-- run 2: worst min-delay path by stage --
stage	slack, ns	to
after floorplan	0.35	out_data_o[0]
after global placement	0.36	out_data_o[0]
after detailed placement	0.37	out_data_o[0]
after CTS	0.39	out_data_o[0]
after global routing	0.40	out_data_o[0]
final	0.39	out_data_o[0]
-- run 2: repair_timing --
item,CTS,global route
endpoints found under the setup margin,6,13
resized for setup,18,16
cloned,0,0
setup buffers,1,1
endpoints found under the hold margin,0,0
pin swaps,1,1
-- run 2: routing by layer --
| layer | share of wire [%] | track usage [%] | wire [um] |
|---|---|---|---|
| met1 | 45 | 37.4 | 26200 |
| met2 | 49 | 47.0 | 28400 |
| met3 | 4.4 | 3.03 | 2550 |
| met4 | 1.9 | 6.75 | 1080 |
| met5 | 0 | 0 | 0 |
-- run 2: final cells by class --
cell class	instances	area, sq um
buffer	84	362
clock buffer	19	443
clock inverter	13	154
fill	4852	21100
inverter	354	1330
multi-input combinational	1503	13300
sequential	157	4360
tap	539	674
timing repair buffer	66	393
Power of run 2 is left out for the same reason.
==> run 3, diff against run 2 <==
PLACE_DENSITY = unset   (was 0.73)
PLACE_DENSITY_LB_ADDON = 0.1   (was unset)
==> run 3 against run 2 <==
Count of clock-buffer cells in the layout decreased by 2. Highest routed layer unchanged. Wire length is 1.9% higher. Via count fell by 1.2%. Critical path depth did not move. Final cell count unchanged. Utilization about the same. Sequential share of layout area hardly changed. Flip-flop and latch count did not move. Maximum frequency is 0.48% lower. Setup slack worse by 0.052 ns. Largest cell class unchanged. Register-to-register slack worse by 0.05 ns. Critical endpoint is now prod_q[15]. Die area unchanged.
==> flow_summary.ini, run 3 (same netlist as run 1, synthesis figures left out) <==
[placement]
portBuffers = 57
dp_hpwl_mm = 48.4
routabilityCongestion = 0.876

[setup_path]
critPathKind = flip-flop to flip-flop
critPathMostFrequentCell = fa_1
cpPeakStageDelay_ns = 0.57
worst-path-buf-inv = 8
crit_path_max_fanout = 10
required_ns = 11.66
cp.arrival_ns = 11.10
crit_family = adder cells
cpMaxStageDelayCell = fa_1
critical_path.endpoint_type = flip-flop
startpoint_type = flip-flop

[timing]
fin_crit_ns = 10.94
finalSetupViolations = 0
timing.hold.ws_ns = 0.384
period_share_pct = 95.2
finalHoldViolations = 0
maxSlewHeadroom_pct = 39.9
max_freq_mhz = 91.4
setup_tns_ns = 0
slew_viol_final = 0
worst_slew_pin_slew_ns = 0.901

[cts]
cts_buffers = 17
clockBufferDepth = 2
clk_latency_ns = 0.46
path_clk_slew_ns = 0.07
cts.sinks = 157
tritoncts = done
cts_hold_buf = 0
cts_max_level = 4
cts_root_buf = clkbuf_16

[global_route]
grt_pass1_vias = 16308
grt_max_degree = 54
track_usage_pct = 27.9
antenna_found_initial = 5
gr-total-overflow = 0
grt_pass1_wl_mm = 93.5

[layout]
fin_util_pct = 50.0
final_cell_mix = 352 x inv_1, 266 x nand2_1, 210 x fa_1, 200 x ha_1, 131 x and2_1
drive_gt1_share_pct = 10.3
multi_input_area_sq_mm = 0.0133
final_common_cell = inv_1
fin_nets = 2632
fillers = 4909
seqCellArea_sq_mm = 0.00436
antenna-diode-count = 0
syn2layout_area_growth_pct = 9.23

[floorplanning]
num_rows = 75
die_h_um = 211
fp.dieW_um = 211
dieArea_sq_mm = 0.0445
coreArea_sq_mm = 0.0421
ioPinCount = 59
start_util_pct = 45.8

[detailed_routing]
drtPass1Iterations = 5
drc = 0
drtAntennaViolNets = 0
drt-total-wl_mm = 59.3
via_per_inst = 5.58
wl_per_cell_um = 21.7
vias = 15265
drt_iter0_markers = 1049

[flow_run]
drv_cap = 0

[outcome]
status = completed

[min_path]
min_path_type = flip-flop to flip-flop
<file path="config.mk">
export PLATFORM = sky130hd
export DESIGN_NAME = sfad_front
export DESIGN_NICKNAME = d
export VERILOG_FILES = /design/src/rtl/sfad_pkg.sv /design/src/rtl/sfad_front.sv
export SDC_FILE = /design/constraint.sdc
export NUM_CORES = 1
export LEC_CHECK = 0
export ABC_AREA = 1
export BUFFER_PORTS_ARGS = -buffer_cell sky130_fd_sc_hd__buf_2
export CAP_MARGIN = 20
export CORE_ASPECT_RATIO = 0.7
export CORE_MARGIN = 2
export CORE_UTILIZATION = 59
export CTS_BUF_LIST = sky130_fd_sc_hd__clkbuf_2 sky130_fd_sc_hd__clkbuf_4 sky130_fd_sc_hd__clkbuf_8
export DETAILED_ROUTE_END_ITERATION = 8
export GPL_ROUTABILITY_DRIVEN = 0
export MAX_ROUTING_LAYER = met4
export PLACE_DENSITY = 0.94
export RECOVER_POWER = 25
export SLEW_MARGIN = 20
export SYNTH_ARGS = -nofsm -noshare
export SYNTH_HDL_FRONTEND = slang
export SYNTH_SLANG_ARGS = --single-unit
export TNS_END_PERCENT = 10
</file>
<file path="constraint.sdc">
create_clock -name aclk -period 9 [get_ports aclk]
set_input_delay 1.8 -clock aclk [delete_from_list [all_inputs] [get_ports aclk]]
set_output_delay 1.8 -clock aclk [all_outputs]
set_load 0.01 [all_outputs]
</file>
<file path="src/rtl/sfad_pkg.sv">
// Shared types and constants for the sample FIFO with arrival dating.
// No dependencies; the front, back and top files in rtl use this package by scoped names.
package sfad_pkg;

    localparam int SAMPLE_W = 32;
    localparam int STAMP_W  = 48;
    localparam int FUNC_W   = 2;
    localparam int THR_W    = 11;
    localparam int TOTAL_W  = 32;
    localparam int PADDR_W  = 3;
    localparam int PDATA_W  = 32;
    localparam int S_TDATA_W = SAMPLE_W + STAMP_W;
    localparam int QUEUE_DEPTH = 2;

    localparam logic [FUNC_W-1:0] FUNC_PUSH  = 2'd0;
    localparam logic [FUNC_W-1:0] FUNC_TAKE  = 2'd1;
    localparam logic [FUNC_W-1:0] FUNC_CLEAR = 2'd2;

    // Register index as decoded from paddr[2].
    localparam logic REG_NEED_THRESHOLD = 1'b0;

    typedef enum logic [1:0] {
        OP_PUSH,
        OP_TAKE,
        OP_CLEAR,
        OP_NOP
    } op_t;

    typedef struct packed {
        op_t                 op;
        logic [SAMPLE_W-1:0] sample;
        logic [STAMP_W-1:0]  stamp;
        logic                eof;
    } cmd_t;

    typedef struct packed {
        logic [TOTAL_W-1:0] rec_end;
        logic [STAMP_W-1:0] rec_time;
    } record_t;

    typedef enum logic [1:0] {
        ST_IDLE,
        ST_TAKE_CHK,
        ST_TAKE_TIME,
        ST_RESP
    } back_state_t;

endpackage

</file>
<file path="src/rtl/sfad_front.sv">
// Input side: accepts beats, decodes the function code and queues commands.
// Depends on sfad_pkg.
module sfad_front (
    input  logic                              aclk,
    input  logic                              aresetn,
    input  logic                              s_tvalid,
    output logic                              s_tready,
    // s_tdata: sample_in [31:0], arrival_stamp [79:32]
    input  logic [sfad_pkg::S_TDATA_W-1:0]    s_tdata,
    // s_tuser: func [1:0]
    input  logic [sfad_pkg::FUNC_W-1:0]       s_tuser,
    input  logic                              s_tlast,
    output logic                              q_valid,
    output sfad_pkg::cmd_t                    q_item,
    input  logic                              q_pop
);

    localparam int QP_W = $clog2(sfad_pkg::QUEUE_DEPTH);
    localparam int QC_W = $clog2(sfad_pkg::QUEUE_DEPTH + 1);

    sfad_pkg::cmd_t   slot_reg [sfad_pkg::QUEUE_DEPTH];
    logic [QP_W-1:0]  wr_ptr_reg;
    logic [QP_W-1:0]  rd_ptr_reg;
    logic [QC_W-1:0]  cnt_reg;
    sfad_pkg::cmd_t   cmd;
    logic             push;
    logic             pop;

    always_comb begin
        case (s_tuser)
            sfad_pkg::FUNC_PUSH:  cmd.op = sfad_pkg::OP_PUSH;
            sfad_pkg::FUNC_TAKE:  cmd.op = sfad_pkg::OP_TAKE;
            sfad_pkg::FUNC_CLEAR: cmd.op = sfad_pkg::OP_CLEAR;
            default:              cmd.op = sfad_pkg::OP_NOP;
        endcase
        cmd.sample = s_tdata[sfad_pkg::SAMPLE_W-1:0];
        cmd.stamp  = s_tdata[sfad_pkg::S_TDATA_W-1:sfad_pkg::SAMPLE_W];
        cmd.eof    = s_tlast;
    end

    assign s_tready = (cnt_reg != QC_W'(sfad_pkg::QUEUE_DEPTH));
    assign q_valid  = (cnt_reg != '0);
    assign q_item   = slot_reg[rd_ptr_reg];
    assign push     = s_tvalid && s_tready;
    assign pop      = q_pop && q_valid;

    always_ff @(posedge aclk) begin
        if (push) begin
            slot_reg[wr_ptr_reg] <= cmd;
        end
    end

    always_ff @(posedge aclk) begin
        if (!aresetn) begin
            wr_ptr_reg <= '0;
            rd_ptr_reg <= '0;
            cnt_reg    <= '0;
        end else begin
            if (push) begin
                wr_ptr_reg <= wr_ptr_reg + 1'b1;
            end
            if (pop) begin
                rd_ptr_reg <= rd_ptr_reg + 1'b1;
            end
            if (push && !pop) begin
                cnt_reg <= cnt_reg + 1'b1;
            end else if (pop && !push) begin
                cnt_reg <= cnt_reg - 1'b1;
            end
        end
    end

endmodule

</file>
==> src/sgd_pkg.sv <==
// sgd_pkg: shared types and constants of the skeleton swipe gesture detector.
// Used by sgd_front, sgd_back and the top level; depends on nothing.
`timescale 1ns / 1ps

package sgd_pkg;

    // Default timestamp width and the widths of the fixed fields
    localparam int TIME_WIDTH_DEF = 32;
    localparam int COORD_W        = 16;
    localparam int ID_W           = 4;
    localparam int IN_TIME_W      = 32;
    localparam int DUR_W          = 16;
    localparam int GESTURE_W      = 3;

    // Configuration port
    localparam int CFG_IDX_W  = 2;
    localparam int CFG_DATA_W = 16;
    localparam logic [CFG_IDX_W-1:0] CFG_MIN_DUR = 2'd0;
    localparam logic [CFG_IDX_W-1:0] CFG_MAX_DUR = 2'd1;
    localparam logic [DUR_W-1:0] MIN_DUR_RESET = 16'd100;
    localparam logic [DUR_W-1:0] MAX_DUR_RESET = 16'd1000;

    // Queue depths between the parts
    localparam int MID_DEPTH = 4;
    localparam int OUT_DEPTH = 2;

    // Joint store layout
    localparam int NUM_JOINTS  = 10;
    localparam int J_HEAD      = 0;
    localparam int J_TORSO     = 1;
    localparam int J_LHAND     = 2;
    localparam int J_RHAND     = 3;
    localparam int J_LELBOW    = 4;
    localparam int J_RELBOW    = 5;
    localparam int J_LSHOULDER = 6;
    localparam int J_RSHOULDER = 7;
    localparam int J_LHIP      = 8;
    localparam int J_RHIP      = 9;

    // Detectors, in priority order
    localparam int NUM_DET = 6;
    localparam int D_LEFT  = 0;
    localparam int D_RIGHT = 1;
    localparam int D_UPL   = 2;
    localparam int D_UPR   = 3;
    localparam int D_DOWNL = 4;
    localparam int D_DOWNR = 5;

    typedef enum logic [GESTURE_W-1:0] {
        GEST_NONE  = 3'd0,
        GEST_LEFT  = 3'd1,
        GEST_RIGHT = 3'd2,
        GEST_UP    = 3'd3,
        GEST_DOWN  = 3'd4
    } t_gesture;

    // Joint-only classification of one frame; index 0 is the left hand side,
    // index 1 the right hand side.
    typedef struct packed {
        logic                      l_cancel;
        logic                      l_arm;
        logic                      l_end;
        logic                      r_cancel;
        logic                      r_arm;
        logic                      r_end;
        logic [1:0]                up_arm;
        logic [1:0]                up_end;
        logic [1:0]                dn_arm;
        logic [1:0]                dn_end;
        logic signed [COORD_W-1:0] hx_l;
        logic signed [COORD_W-1:0] hx_r;
        logic [COORD_W-1:0]        hip_half;
    } t_cls;

endpackage
--- config.mk ---
export PLATFORM = sky130hd
export DESIGN_NAME = c8ic_alu
export DESIGN_NICKNAME = d
export VERILOG_FILES = /design/src/hw/rtl/chip8_instruction_core_defines.svh /design/src/hw/rtl/c8ic_pkg.sv /design/src/hw/rtl/c8ic_alu.sv
export SDC_FILE = /design/constraint.sdc
export NUM_CORES = 1
export LEC_CHECK = 0
export BUFFER_PORTS_ARGS = -buffer_cell sky130_fd_sc_hd__buf_2
export CAP_MARGIN = 20
export CORE_MARGIN = 5
export CORE_UTILIZATION = 45
export DETAILED_ROUTE_END_ITERATION = 6
export PLACE_DENSITY = 0.67
export SLEW_MARGIN = 0
export SYNTH_ARGS = -nofsm -noshare
export SYNTH_HDL_FRONTEND = slang
export SYNTH_SLANG_ARGS = --single-unit
--- constraint.sdc ---
create_clock -name vclk -period 6.36
set_input_delay 0.954 -clock vclk [all_inputs]
set_output_delay 0.954 -clock vclk [all_outputs]
set_load 0.005 [all_outputs]
--- src/hw/rtl/chip8_instruction_core_defines.svh ---
// Assertion macros shared by the CHIP-8 core RTL.
`ifndef CHIP8_INSTRUCTION_CORE_DEFINES_SVH
`define CHIP8_INSTRUCTION_CORE_DEFINES_SVH
`ifndef ASSERT_OFF
`define C8IC_ASSERT(lbl, clk, rst_n, prop, msg) \
  lbl: assert property (@(posedge clk) disable iff (!rst_n) prop) else $error(msg);
`define C8IC_ASSERT_NEVER(lbl, clk, rst_n, cond, msg) \
  lbl: assert property (@(posedge clk) disable iff (!rst_n) !(cond)) else $error(msg);
`else
`define C8IC_ASSERT(lbl, clk, rst_n, prop, msg)
`define C8IC_ASSERT_NEVER(lbl, clk, rst_n, cond, msg)
`endif
`endif

--- src/hw/rtl/c8ic_pkg.sv ---
// Types, constants and helper functions of the CHIP-8 core.
`timescale 1ns / 1ps
package c8ic_pkg;

  localparam int ADDR_W      = 12;
  localparam int MEM_BYTES   = 4096;
  localparam int STACK_DEPTH = 16;
  localparam int SP_W        = $clog2(STACK_DEPTH);
  localparam int SCR_BYTES   = 256;
  localparam int FONT_BASE   = 80;
  localparam int FONT_LEN    = 80;
  localparam logic [ADDR_W-1:0] PROG_START_RST = 12'h200;

  localparam logic [2:0] ALU_ADD  = 3'd0;
  localparam logic [2:0] ALU_SUB  = 3'd1;
  localparam logic [2:0] ALU_AND  = 3'd2;
  localparam logic [2:0] ALU_OR   = 3'd3;
  localparam logic [2:0] ALU_XOR  = 3'd4;
  localparam logic [2:0] ALU_SHR  = 3'd5;
  localparam logic [2:0] ALU_SHL  = 3'd6;
  localparam logic [2:0] ALU_PASS = 3'd7;

  typedef struct packed {
    logic [1:0]  command;
    logic [11:0] address;
    logic [7:0]  write_data;
    logic [15:0] key_states;
    logic [7:0]  random_byte;
  } c8ic_in_t;

  typedef struct packed {
    logic [7:0]  read_data;
    logic [11:0] program_counter;
    logic [15:0] executed_opcode;
    logic        unknown_opcode;
    logic        waiting_for_key;
    logic        sound_on;
    logic        screen_changed;
  } c8ic_out_t;

  typedef struct packed {
    logic [2:0]        op;
    logic [ADDR_W-1:0] a;
    logic [ADDR_W-1:0] b;
  } c8ic_alu_req_t;

  typedef struct packed {
    logic [ADDR_W-1:0] y;
    logic              flag;
  } c8ic_alu_rsp_t;

  localparam logic [7:0] GLYPHS [FONT_LEN] = '{
    8'hF0, 8'h90, 8'h90, 8'h90, 8'hF0, 8'h20, 8'h60, 8'h20, 8'h20, 8'h70,
    8'hF0, 8'h10, 8'hF0, 8'h80, 8'hF0, 8'hF0, 8'h10, 8'hF0, 8'h10, 8'hF0,
    8'h90, 8'h90, 8'hF0, 8'h10, 8'h10, 8'hF0, 8'h80, 8'hF0, 8'h10, 8'hF0,
    8'hF0, 8'h80, 8'hF0, 8'h90, 8'hF0, 8'hF0, 8'h10, 8'h20, 8'h40, 8'h40,
    8'hF0, 8'h90, 8'hF0, 8'h90, 8'hF0, 8'hF0, 8'h90, 8'hF0, 8'h10, 8'hF0,
    8'hF0, 8'h90, 8'hF0, 8'h90, 8'h90, 8'hE0, 8'h90, 8'hE0, 8'h90, 8'hE0,
    8'hF0, 8'h80, 8'h80, 8'h80, 8'hF0, 8'hE0, 8'h90, 8'h90, 8'h90, 8'hE0,
    8'hF0, 8'h80, 8'hF0, 8'h80, 8'hF0, 8'hF0, 8'h80, 8'hF0, 8'h80, 8'h80
  };

  function automatic logic [7:0] font_byte(input logic [ADDR_W-1:0] a);
    logic [ADDR_W-1:0] off;
    off = a - ADDR_W'(FONT_BASE);
    if (a >= ADDR_W'(FONT_BASE) && a < ADDR_W'(FONT_BASE + FONT_LEN)) begin
      return GLYPHS[off[6:0]];
    end
    return 8'h00;
  endfunction

  function automatic logic [ADDR_W-1:0] font_addr(input logic [3:0] d);
    return ADDR_W'(FONT_BASE) + {6'b0, d, 2'b00} + {8'b0, d};
  endfunction

  // found flag in the MSB, lowest held key below
  function automatic logic [4:0] key_pick(input logic [15:0] keys);
    logic [4:0] r;
    r = '0;
    for (int k = 15; k >= 0; k--) begin
      if (keys[k]) begin
        r = {1'b1, 4'(k)};
      end
    end
    return r;
  endfunction

endpackage
[src/rtl/lcs_pkg.sv]
package lcs_pkg;

  // Width of every operand and of the solution.
  localparam int unsigned OPERAND_WIDTH = 32;

  typedef logic [OPERAND_WIDTH-1:0] operand_t;

  // One input transaction.
  typedef struct packed {
    operand_t coefficient;
    operand_t target;
    operand_t modulus;
  } lcs_in_t;

  // One result transaction.
  typedef struct packed {
    operand_t solution;
    logic     no_solution;
  } lcs_out_t;

  // Modular addition of two residues below n (n at least one).
  function automatic operand_t add_mod(operand_t x, operand_t y, operand_t n);
    operand_t gap;
    gap = n - y;
    return (x >= gap) ? (x - gap) : (x + y);
  endfunction

  // Modular subtraction of two residues below n.
  function automatic operand_t sub_mod(operand_t x, operand_t y, operand_t n);
    return (x >= y) ? (x - y) : (x + (n - y));
  endfunction

endpackage

[src/rtl/lcs_div.sv]
module lcs_div (
  input  logic              clk_i,
  input  logic              rst_ni,
  input  logic              start_i,
  input  lcs_pkg::operand_t dividend_i,
  input  lcs_pkg::operand_t divisor_i,
  output logic              done_o,
  output lcs_pkg::operand_t quot_o,
  output lcs_pkg::operand_t rem_o
);
  import lcs_pkg::*;

  localparam int unsigned CntW = $clog2(OPERAND_WIDTH);

  typedef enum logic [1:0] {
    DIV_IDLE,
    DIV_ALIGN,
    DIV_REDUCE
  } div_state_e;

  div_state_e            state_q;
  operand_t              rem_q;
  operand_t              quot_q;
  operand_t              dvs_q;
  logic [CntW-1:0]       shift_q;
  logic                  done_q;
  logic [OPERAND_WIDTH:0] dbl;
  logic [OPERAND_WIDTH:0] rem_ext;
  logic                  fits;

  // The doubled divisor is compared one bit wider so that it never wraps.
  assign dbl     = {dvs_q, 1'b0};
  assign rem_ext = {1'b0, rem_q};
  assign fits    = (rem_q >= dvs_q);

  // Align the divisor under the dividend, then take one quotient bit per cycle.
  always_ff @(posedge clk_i or negedge rst_ni) begin
    if (!rst_ni) begin
      state_q <= DIV_IDLE;
      done_q  <= 1'b0;
    end else begin
      done_q <= 1'b0;
      case (state_q)
        DIV_IDLE: begin
          if (start_i) begin
            rem_q   <= dividend_i;
            dvs_q   <= divisor_i;
            quot_q  <= '0;
            shift_q <= '0;
            state_q <= DIV_ALIGN;
          end
        end
        DIV_ALIGN: begin
          if (dbl <= rem_ext) begin
            dvs_q   <= dbl[OPERAND_WIDTH-1:0];
            shift_q <= shift_q + CntW'(1);
          end else begin
            state_q <= DIV_REDUCE;
          end
        end
        DIV_REDUCE: begin
          if (fits) begin
            rem_q <= rem_q - dvs_q;
          end
          quot_q <= {quot_q[OPERAND_WIDTH-2:0], fits};
          if (shift_q == '0) begin
            done_q  <= 1'b1;
            state_q <= DIV_IDLE;
          end else begin
            dvs_q   <= dvs_q >> 1;
            shift_q <= shift_q - CntW'(1);
          end
        end
        default: state_q <= DIV_IDLE;
      endcase
    end
  end

  assign done_o = done_q;
  assign quot_o = quot_q;
  assign rem_o  = rem_q;

  // The sequencer never asks for a division by zero.
  assert property (@(posedge clk_i) disable iff (!rst_ni)
    start_i |-> divisor_i != '0)
    else $error("lcs_div: division by zero requested");

endmodule

[src/rtl/lcs_mulmod.sv]
module lcs_mulmod (
  input  logic              clk_i,
  input  logic              rst_ni,
  input  logic              start_i,
  input  lcs_pkg::operand_t x_i,
  input  lcs_pkg::operand_t y_i,
  input  lcs_pkg::operand_t n_i,
  output logic              done_o,
  output lcs_pkg::operand_t prod_o
);
  import lcs_pkg::*;

  typedef enum logic {
    MM_IDLE,
    MM_RUN
  } mm_state_e;

  mm_state_e state_q;
  operand_t  acc_q;
  operand_t  x_q;
  operand_t  y_q;
  operand_t  n_q;
  logic      done_q;

  // Shift-and-add product modulo n: scan the multiplier from its low end and
  // stop as soon as no set bits remain.
  always_ff @(posedge clk_i or negedge rst_ni) begin
    if (!rst_ni) begin
      state_q <= MM_IDLE;
      done_q  <= 1'b0;
    end else begin
      done_q <= 1'b0;
      case (state_q)
        MM_IDLE: begin
          if (start_i) begin
            acc_q   <= '0;
            x_q     <= x_i;
            y_q     <= y_i;
            n_q     <= n_i;
            state_q <= MM_RUN;
          end
        end
        MM_RUN: begin
          if (y_q == '0) begin
            done_q  <= 1'b1;
            state_q <= MM_IDLE;
          end else begin
            if (y_q[0]) begin
              acc_q <= add_mod(acc_q, x_q, n_q);
            end
            x_q <= add_mod(x_q, x_q, n_q);
            y_q <= y_q >> 1;
          end
        end
        default: state_q <= MM_IDLE;
      endcase
    end
  end

  assign done_o = done_q;
  assign prod_o = acc_q;

  // The multiplicand must already be a residue of the modulus.
  assert property (@(posedge clk_i) disable iff (!rst_ni)
    start_i |-> x_i < n_i)
    else $error("lcs_mulmod: multiplicand not reduced");

endmodule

REQUIREMENT
Each line in the entries above, starting at the line with "portBuffers = 57" and ending at the line with "gr-total-overflow = 0", is to be printed exactly, and only those lines.

RESPONSE BELOW
portBuffers = 57
dp_hpwl_mm = 48.4
routabilityCongestion = 0.876

[setup_path]
critPathKind = flip-flop to flip-flop
critPathMostFrequentCell = fa_1
cpPeakStageDelay_ns = 0.57
worst-path-buf-inv = 8
crit_path_max_fanout = 10
required_ns = 11.66
cp.arrival_ns = 11.10
crit_family = adder cells
cpMaxStageDelayCell = fa_1
critical_path.endpoint_type = flip-flop
startpoint_type = flip-flop

[timing]
fin_crit_ns = 10.94
finalSetupViolations = 0
timing.hold.ws_ns = 0.384
period_share_pct = 95.2
finalHoldViolations = 0
maxSlewHeadroom_pct = 39.9
max_freq_mhz = 91.4
setup_tns_ns = 0
slew_viol_final = 0
worst_slew_pin_slew_ns = 0.901

[cts]
cts_buffers = 17
clockBufferDepth = 2
clk_latency_ns = 0.46
path_clk_slew_ns = 0.07
cts.sinks = 157
tritoncts = done
cts_hold_buf = 0
cts_max_level = 4
cts_root_buf = clkbuf_16

[global_route]
grt_pass1_vias = 16308
grt_max_degree = 54
track_usage_pct = 27.9
antenna_found_initial = 5
gr-total-overflow = 0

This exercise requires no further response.